Para melhorar a sua experiência online, o Facebook criou um Laboratório de Empatia – cujo nome nada tem a ver com o ranking e o negócio da consultora britânica – especialmente concebido, mas não só, para pessoas com algum tipo de incapacidade. Desejando assegurar que os seus produtos e serviços estivessem disponíveis para todos os utilizadores, a empresa lançou um “toolkit de acessibilidade”, fruto do trabalho de uma equipa de engenheiros e especialistas em diversas áreas que, desde 2011, se dedicou inteiramente a estudar, e a sentir “na pele”, que tipo de experiência online têm, por exemplo, os invisuais, os surdos ou alguém que simplesmente não consegue utilizar um rato.

Adicionalmente, a equipa leva também em consideração outros factores de limitação na utilização da rede social, como por exemplo os utilizadores que vivem em países onde a velocidade da Internet é baixa, desenvolvendo soluções que permitam ultrapassar estes e outro obstáculos.

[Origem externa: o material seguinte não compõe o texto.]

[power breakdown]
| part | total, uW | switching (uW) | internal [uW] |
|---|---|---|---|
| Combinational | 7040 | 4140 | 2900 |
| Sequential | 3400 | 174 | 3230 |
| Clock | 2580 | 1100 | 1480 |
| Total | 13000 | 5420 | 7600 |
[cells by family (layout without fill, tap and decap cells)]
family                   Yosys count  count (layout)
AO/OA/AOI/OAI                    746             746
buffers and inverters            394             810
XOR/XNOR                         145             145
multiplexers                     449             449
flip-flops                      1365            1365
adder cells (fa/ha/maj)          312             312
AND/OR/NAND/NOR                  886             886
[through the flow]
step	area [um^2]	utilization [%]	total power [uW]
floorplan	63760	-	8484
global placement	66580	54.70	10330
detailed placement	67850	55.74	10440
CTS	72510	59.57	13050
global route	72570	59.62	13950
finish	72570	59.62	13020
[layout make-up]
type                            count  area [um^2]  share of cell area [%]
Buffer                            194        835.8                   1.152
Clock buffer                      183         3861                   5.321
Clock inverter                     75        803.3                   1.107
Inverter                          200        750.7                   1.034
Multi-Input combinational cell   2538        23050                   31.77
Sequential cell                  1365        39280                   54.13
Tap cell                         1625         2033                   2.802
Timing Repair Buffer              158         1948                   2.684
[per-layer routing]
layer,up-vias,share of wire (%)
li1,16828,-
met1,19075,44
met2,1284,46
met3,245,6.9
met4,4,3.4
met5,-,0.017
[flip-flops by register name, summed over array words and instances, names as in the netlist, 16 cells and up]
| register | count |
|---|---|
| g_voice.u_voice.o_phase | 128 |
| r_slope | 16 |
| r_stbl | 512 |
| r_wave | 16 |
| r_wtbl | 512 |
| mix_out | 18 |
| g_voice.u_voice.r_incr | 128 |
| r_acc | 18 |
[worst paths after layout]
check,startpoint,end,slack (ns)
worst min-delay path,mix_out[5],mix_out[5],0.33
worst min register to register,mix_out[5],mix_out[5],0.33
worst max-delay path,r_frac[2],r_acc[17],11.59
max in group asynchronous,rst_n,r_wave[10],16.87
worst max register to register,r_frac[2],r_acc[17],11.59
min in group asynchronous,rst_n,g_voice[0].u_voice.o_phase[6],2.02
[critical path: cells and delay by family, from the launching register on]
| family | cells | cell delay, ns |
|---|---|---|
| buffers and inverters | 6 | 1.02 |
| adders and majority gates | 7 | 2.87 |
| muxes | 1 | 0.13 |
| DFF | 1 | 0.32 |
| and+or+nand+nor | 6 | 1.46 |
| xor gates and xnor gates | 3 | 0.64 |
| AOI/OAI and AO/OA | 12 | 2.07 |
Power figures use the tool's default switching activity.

A compreensão e consequente sensibilização dos engenheiros cuja tarefa é pensar nas questões da acessibilidade tornou-se central na estratégia da empresa e do seu laboratório de empatia porque, e na verdade, o que é comum acontecer é só pensar nestes obstáculos depois de se receber feedback por parte dos utilizadores que pretendem ter acesso a uma experiência similar aos que não padecem de nenhuma incapacidade. Assim, a ideia é “antecipar” estas dificuldades sempre que os engenheiros se propõem a desenvolver uma nova funcionalidade ou serviço.

Se esta foi a razão para que a empresa de Mark Zuckerberg tenha subido ao pódio do ranking da empatia, não sabemos. Mas que é uma boa ideia, é, sem dúvida.